= Frances James (ecologist) =

American ecologist

Frances Crews James (born September 29, 1930) is an American ecologist who served as a Professor of Biological Sciences at Florida State University.

James studied geographic variation in the size and shape of birds, leading to transplant experiments with red-winged blackbirds and to tests of the theoretical assumptions underlying selection models. She is a member of the American Academy of Arts and Sciences. James, originally from Philadelphia, Pennsylvania, was immersed in the stream of biology at an early age being involved in the Academy of Natural Sciences Expeditions for Everyone.

In 1984 James was the first woman to become president of the American Ornithologists Union serving for two years until 1986. She was awarded the Eminent Ecologist Award in January 1997; in the same year she also received the Outstanding Leadership Award from the American Institute of Biological Sciences. She was awarded the 1999 Margaret Morse Nice Medal by the Wilson Ornithological Society. She has served on The Nature Conservancy Board of Governors and the Board of Directors for the World Wildlife Fund. She was one of the inaugural Fellows of the Ecological Society of America in 2012.

==Academic career==
James completed her A.B. (Bachelor of Arts) in zoology at Mount Holyoke College and went on to do her M.S. (Master of Science) at Louisiana State University. She then finished her Ph.D. in Zoology from the University of Arkansas in 1970 at the age of 40 after raising a family of three daughters with her then husband ornithologist Douglas A. James. Her dissertation involved observing patterns of intraspecific size variation in 12 species of birds found in areas of the United States. James looked specifically at Bergmann’s rule hypothesizing that temperature may not be the most important factor determining body size patterns across gradients.

In 1996 Frances James and her colleague at the University of Florida, statistician Charles McCulloch published an article titled: New Approaches to Population Trends in Land Birds. They proposed novel approaches to analyzing the data from the Breeding Bird Survey, data showed no general decline but significant declines in species from certain regions.

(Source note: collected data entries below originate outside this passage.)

`design.v`:
```
`timescale 1ns / 1ps
module BarMovement( 
	input wire clk,
	input wire clk_25mHz,
	input wire reset,
	input wire border0,	 
	input wire border2,	 
	input wire [9:0] xCount,
	input wire [9:0] yCount,
	input wire [7:0] data_in,  
	output draw_bar
    );
	 reg [7:0] data_out;
	always@ (posedge clk) begin
		data_out[7:0] = data_in[7:0];
	end
	integer V_Display = 480;  
	integer leftside = 600;  
	integer rightside = 606;  
	wire [9:0] top;  
	wire [9:0] bottom;  
	wire border1;  
	wire redraw_animation;  
	reg [9:0] currentstate;	 
	reg [9:0] nextstate;	 
	integer size = 71;  
	integer velocity = 4;  
	always@ (posedge clk_25mHz, posedge reset) begin
		if (reset) begin
			currentstate <= 1'b0;
		end
		else begin
			currentstate <= nextstate;
		end
	end
	assign top = currentstate;  
	assign bottom = top + size;  
	assign redraw_animation = (yCount == 481) && (xCount == 0);  
	assign border1 = ((xCount >= leftside) && (xCount < rightside) && (yCount >= top) && (yCount < bottom)) &&(~border2 && ~border0);  
	always@ (posedge clk_25mHz) begin
			if (redraw_animation) begin
				if ((data_out == 8'b00011101) & (bottom < (V_Display - velocity))) begin  
					nextstate <= currentstate + velocity;
				end
				else if ((data_out == 8'b00011011) & (top > velocity)) begin  
					nextstate <= currentstate - velocity;
				end
			end
	end
		assign draw_bar = border1;
endmodule
`timescale 1ns / 1ps
module VGA_gen
(
	input VGA_clk, 
	output reg [9:0] xCount, 
	output reg [9:0] yCount, 
	output reg displayArea, 
	output VGA_hSync, 
	output VGA_vSync, 
	output blank_n
 );
	reg complete_h_retrace, complete_v_retrace; 
	integer porchHF = 640;  
	integer retraceH = 655; 
	integer porchHB = 751;  
	integer maxH = 799;  
	integer porchVF = 480;  
	integer retraceV = 490;  
	integer porchVB = 492;  
	integer maxV = 525;  
	always@(posedge VGA_clk)  
	begin
		if(xCount === maxH)  
			xCount <= 0;
		else
			xCount <= xCount + 1;   
	end
	always@(posedge VGA_clk)
	begin
		if(xCount === maxH)
		begin
			if(yCount === maxV)
				yCount <= 0;  
			else
			yCount <= yCount + 1;  
		end
	end
	always@(posedge VGA_clk)
	begin
		displayArea <= ((xCount < porchHF) && (yCount < porchVF));  
	end
	always@(posedge VGA_clk)
	begin
		complete_h_retrace <= ((xCount >= retraceH) && (xCount < porchHB));  
		complete_v_retrace <= ((yCount >= retraceV) && (yCount < porchVB));  
	end
	assign VGA_vSync = ~complete_v_retrace;  
	assign VGA_hSync = ~complete_h_retrace;  
	assign blank_n = displayArea;  
endmodule		
`timescale 1ns / 1ps
module clk_reduce(
	input master_clk,  
	output wire VGA_clk,  
	input wire reset
);
reg [17:0] counter;
	always@(posedge master_clk)
	begin
		if (reset == 1'b1| counter == 18'b111111111111111111)
		counter <= 18'b000000000000000000;
		else 
		counter <= counter + 1'b1;
	end
assign VGA_clk = (counter[1]);  
endmodule
`timescale 1ns / 1ps
module topmod 
(
	input wire reset,
	input wire clk,
	inout k_clk,
	inout k_dat,
	output wire hsync, vsync,
	output wire rgb_r,
	output wire rgb_g,
	output wire rgb_b,
	output reg [7:0]data_in
);
wire blank_n;
wire clks;
wire [9:0] xCount;
wire [9:0] yCount;
wire digit;
reg [32:0] sreg;
reg border0;
reg border2;
wire draw_bar;
wire temp0;
wire temp2;
always@(negedge k_clk or  posedge reset )begin
	 if(reset)
		sreg = 33'b0;
	 else begin
			sreg = sreg << 1;
			sreg[0] = k_dat;  
		end
	 end
	always@(posedge clk) begin
		data_in[7:0] = 8'b00000000;
		if (sreg[31:24] == 8'b10111000) begin
		data_in[0] = sreg[31]; 
		data_in[1] = sreg[30];
		data_in[2] = sreg[29];
		data_in[3] = sreg[28];
		data_in[4] = sreg[27];
		data_in[5] = sreg[26];
		data_in[6] = sreg[25];
		data_in[7] = sreg[24];
		end
		else if (sreg[31:24] == 8'b11011000) begin
		data_in[0] = sreg[31]; 
		data_in[1] = sreg[30];
		data_in[2] = sreg[29];
		data_in[3] = sreg[28];
		data_in[4] = sreg[27];
		data_in[5] = sreg[26];
		data_in[6] = sreg[25];
		data_in[7] = sreg[24];
		end
	 end
	always @(posedge clks) 
	begin
	border0 <= (xCount >= 100) && (xCount < 175) && (~border2 && ~draw_bar);  
	border2 <= 	(((xCount >= 580) && (xCount <588) && (yCount >= 238) && (yCount < 245))) && (~draw_bar &&~border0);  
	end
	assign rgb_r =  border2;
	assign rgb_g = draw_bar;
	assign rgb_b =  border0;
	assign temp0 = border0;
	assign temp2 = border2;
clk_reduce A(clk,clks, reset);
VGA_gen B(.VGA_clk(clks),.xCount(xCount),.yCount(yCount),.VGA_hSync(hsync),.VGA_vSync(vsync),.blank_n(blank_n));
BarMovement C(.clk(clk), .clk_25mHz(clks),.reset(reset),.border0(temp0),.border2(temp2),.xCount(xCount),.yCount(yCount),.data_in(data_in),.draw_bar(draw_bar));
endmodule 
```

In 2009, with John Pourtless, she published an Ornithological Monograph entitled "Cladistics and the Origin of Birds: A Review and Two New Analyses". In this monograph they argue that both the “early-archosaur” and “crocodylomorph” hypotheses are at least as well supported as the BMT (birds are maniraptoran theropod dinosaurs) hypothesis. Also, the Kishino-Hasegawa tests they performed revealed no statistical difference between the hypothesis that birds were a clade nested within the Maniraptora and the hypothesis that core clades of Maniraptora (oviraptorosaurs, troodontids, and dromaeosaurs) were actually flying and flightless radiations within the clade bracketed by Archaeopteryx and modern birds (Aves). James and Pourtless concluded that because Aves might not belong within it, Theropoda as presently constituted might not be monophyletic. They further cautioned that a verificationist approach in the BMT literature may be producing misleading studies on the origin of birds.